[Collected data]
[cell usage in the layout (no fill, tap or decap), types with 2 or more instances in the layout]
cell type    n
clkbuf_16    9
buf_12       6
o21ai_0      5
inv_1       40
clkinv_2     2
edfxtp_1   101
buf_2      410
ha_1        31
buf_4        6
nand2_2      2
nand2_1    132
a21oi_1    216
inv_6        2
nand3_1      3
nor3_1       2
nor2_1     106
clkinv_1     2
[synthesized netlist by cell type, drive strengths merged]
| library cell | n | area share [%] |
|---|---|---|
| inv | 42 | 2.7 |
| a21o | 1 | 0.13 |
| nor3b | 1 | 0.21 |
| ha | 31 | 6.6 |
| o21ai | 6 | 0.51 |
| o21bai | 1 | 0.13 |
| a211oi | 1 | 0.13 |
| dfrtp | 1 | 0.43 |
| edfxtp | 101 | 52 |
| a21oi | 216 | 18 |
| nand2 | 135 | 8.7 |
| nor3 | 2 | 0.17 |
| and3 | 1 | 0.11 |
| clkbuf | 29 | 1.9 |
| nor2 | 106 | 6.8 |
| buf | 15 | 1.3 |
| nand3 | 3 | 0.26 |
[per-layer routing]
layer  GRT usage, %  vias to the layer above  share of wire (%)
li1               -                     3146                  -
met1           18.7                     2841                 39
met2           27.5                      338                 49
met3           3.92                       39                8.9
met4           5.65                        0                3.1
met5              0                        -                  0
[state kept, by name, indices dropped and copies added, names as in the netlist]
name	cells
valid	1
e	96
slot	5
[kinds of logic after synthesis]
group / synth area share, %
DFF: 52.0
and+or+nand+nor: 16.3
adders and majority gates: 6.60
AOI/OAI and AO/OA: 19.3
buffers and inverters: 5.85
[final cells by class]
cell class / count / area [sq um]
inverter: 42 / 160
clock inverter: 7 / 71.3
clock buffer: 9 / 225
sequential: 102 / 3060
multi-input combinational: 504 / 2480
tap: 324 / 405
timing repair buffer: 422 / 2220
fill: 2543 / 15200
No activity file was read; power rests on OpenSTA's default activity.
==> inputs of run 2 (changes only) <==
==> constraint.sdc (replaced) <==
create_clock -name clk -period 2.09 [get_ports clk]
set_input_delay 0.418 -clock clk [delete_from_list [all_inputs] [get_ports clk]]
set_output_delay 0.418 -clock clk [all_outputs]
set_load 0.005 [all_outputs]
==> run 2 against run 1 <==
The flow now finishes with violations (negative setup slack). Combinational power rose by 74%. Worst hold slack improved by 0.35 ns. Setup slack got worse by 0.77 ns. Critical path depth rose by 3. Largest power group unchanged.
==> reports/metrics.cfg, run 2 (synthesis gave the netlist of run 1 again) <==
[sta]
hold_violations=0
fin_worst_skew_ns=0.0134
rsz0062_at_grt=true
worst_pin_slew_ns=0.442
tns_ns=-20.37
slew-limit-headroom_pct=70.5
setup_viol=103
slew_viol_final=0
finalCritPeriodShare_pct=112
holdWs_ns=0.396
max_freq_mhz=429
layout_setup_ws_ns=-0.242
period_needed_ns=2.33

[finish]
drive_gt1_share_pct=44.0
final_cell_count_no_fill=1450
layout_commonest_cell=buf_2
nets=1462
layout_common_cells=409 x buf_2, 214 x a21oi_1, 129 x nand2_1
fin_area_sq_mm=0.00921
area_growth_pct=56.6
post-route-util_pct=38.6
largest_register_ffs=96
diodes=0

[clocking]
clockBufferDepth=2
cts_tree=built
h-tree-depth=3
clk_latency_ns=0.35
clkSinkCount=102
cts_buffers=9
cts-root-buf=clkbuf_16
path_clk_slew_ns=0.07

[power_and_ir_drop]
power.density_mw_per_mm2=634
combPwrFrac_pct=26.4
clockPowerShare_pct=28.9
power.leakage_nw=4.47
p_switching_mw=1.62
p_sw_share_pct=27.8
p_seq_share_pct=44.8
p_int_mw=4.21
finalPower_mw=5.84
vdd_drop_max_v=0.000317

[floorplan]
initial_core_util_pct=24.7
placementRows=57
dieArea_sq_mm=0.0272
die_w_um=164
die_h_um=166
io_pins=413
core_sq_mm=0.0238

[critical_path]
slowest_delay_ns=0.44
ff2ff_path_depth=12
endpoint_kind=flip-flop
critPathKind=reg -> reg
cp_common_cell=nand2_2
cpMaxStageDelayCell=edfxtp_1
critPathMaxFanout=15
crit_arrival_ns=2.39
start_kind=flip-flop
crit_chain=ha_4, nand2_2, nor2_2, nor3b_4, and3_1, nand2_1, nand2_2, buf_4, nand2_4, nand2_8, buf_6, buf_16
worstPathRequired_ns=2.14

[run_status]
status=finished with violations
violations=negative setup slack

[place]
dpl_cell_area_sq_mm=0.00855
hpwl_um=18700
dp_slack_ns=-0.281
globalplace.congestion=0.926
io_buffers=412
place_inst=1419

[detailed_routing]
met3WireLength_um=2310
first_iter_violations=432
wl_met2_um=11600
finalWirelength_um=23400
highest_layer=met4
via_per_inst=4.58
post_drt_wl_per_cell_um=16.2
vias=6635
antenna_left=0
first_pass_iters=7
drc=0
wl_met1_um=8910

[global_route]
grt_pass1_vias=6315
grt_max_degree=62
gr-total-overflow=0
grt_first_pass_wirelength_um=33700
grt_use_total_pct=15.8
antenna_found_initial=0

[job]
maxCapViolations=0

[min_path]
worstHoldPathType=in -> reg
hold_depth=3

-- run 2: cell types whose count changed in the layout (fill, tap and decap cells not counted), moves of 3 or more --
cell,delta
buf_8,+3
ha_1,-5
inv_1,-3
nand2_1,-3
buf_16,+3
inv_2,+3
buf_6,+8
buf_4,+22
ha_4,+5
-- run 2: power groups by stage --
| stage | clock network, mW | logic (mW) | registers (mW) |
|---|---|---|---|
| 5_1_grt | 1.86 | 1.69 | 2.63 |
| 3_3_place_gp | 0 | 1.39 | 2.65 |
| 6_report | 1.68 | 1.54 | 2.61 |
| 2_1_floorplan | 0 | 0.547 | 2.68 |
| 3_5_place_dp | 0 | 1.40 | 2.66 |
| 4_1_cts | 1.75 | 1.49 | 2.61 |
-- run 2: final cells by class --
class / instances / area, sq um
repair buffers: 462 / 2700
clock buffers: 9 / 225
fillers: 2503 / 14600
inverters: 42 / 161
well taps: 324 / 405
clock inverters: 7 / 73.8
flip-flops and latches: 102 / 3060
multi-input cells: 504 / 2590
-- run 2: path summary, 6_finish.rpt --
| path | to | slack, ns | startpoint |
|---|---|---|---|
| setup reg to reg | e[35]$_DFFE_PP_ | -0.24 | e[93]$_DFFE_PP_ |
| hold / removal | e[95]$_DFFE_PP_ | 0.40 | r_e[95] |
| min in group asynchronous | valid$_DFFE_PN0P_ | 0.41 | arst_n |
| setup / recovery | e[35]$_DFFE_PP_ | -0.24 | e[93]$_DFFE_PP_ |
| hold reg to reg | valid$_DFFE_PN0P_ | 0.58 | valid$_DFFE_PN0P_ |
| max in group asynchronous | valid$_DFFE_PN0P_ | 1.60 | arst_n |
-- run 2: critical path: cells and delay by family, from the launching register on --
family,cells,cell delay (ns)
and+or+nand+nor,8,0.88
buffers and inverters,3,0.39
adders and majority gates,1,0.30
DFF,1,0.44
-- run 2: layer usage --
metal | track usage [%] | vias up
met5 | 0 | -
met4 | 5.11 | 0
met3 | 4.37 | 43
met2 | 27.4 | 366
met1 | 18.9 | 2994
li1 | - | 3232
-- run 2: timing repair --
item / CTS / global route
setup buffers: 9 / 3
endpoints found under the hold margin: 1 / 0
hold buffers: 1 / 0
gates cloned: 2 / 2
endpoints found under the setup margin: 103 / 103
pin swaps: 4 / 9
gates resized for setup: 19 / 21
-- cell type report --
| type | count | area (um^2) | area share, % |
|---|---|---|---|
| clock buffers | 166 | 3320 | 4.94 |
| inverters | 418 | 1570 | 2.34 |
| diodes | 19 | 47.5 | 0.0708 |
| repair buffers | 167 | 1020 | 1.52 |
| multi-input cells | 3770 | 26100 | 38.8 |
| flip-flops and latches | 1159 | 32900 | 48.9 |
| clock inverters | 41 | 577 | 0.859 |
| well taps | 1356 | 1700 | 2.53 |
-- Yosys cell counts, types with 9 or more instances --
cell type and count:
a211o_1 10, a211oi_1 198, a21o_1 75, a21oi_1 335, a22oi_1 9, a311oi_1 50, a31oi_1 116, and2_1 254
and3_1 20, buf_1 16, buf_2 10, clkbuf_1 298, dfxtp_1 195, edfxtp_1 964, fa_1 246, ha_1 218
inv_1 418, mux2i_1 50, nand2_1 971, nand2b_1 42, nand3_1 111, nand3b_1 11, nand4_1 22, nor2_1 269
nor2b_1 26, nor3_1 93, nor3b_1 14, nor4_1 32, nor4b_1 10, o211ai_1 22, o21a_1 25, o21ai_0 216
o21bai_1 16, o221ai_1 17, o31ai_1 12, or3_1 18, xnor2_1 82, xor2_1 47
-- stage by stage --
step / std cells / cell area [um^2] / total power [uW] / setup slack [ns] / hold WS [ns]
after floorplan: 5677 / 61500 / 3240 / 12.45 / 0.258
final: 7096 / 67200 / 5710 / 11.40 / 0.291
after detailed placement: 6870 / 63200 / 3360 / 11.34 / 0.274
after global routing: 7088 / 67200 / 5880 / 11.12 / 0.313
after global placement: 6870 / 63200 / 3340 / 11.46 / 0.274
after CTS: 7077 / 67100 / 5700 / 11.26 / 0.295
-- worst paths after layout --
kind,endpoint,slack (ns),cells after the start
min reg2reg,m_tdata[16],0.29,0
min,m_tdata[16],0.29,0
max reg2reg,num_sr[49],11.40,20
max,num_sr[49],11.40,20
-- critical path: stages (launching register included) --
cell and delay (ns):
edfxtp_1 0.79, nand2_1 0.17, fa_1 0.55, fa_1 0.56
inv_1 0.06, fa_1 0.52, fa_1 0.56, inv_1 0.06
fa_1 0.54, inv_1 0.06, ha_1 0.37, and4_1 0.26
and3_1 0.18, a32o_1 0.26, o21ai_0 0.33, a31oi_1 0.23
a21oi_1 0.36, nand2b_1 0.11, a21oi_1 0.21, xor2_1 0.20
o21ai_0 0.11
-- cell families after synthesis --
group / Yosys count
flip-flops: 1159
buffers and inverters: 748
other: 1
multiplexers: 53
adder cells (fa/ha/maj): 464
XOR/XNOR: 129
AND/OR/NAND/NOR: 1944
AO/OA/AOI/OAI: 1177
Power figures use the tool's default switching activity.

[WHAT THE EXERCISE ASKS]
Of the lines in the data, report each one containing the string "with".

[SOLVED EXERCISE]
[cell usage in the layout (no fill, tap or decap), types with 2 or more instances in the layout]
The flow now finishes with violations (negative setup slack). Combinational power rose by 74%. Worst hold slack improved by 0.35 ns. Setup slack got worse by 0.77 ns. Critical path depth rose by 3. Largest power group unchanged.
status=finished with violations
-- Yosys cell counts, types with 9 or more instances --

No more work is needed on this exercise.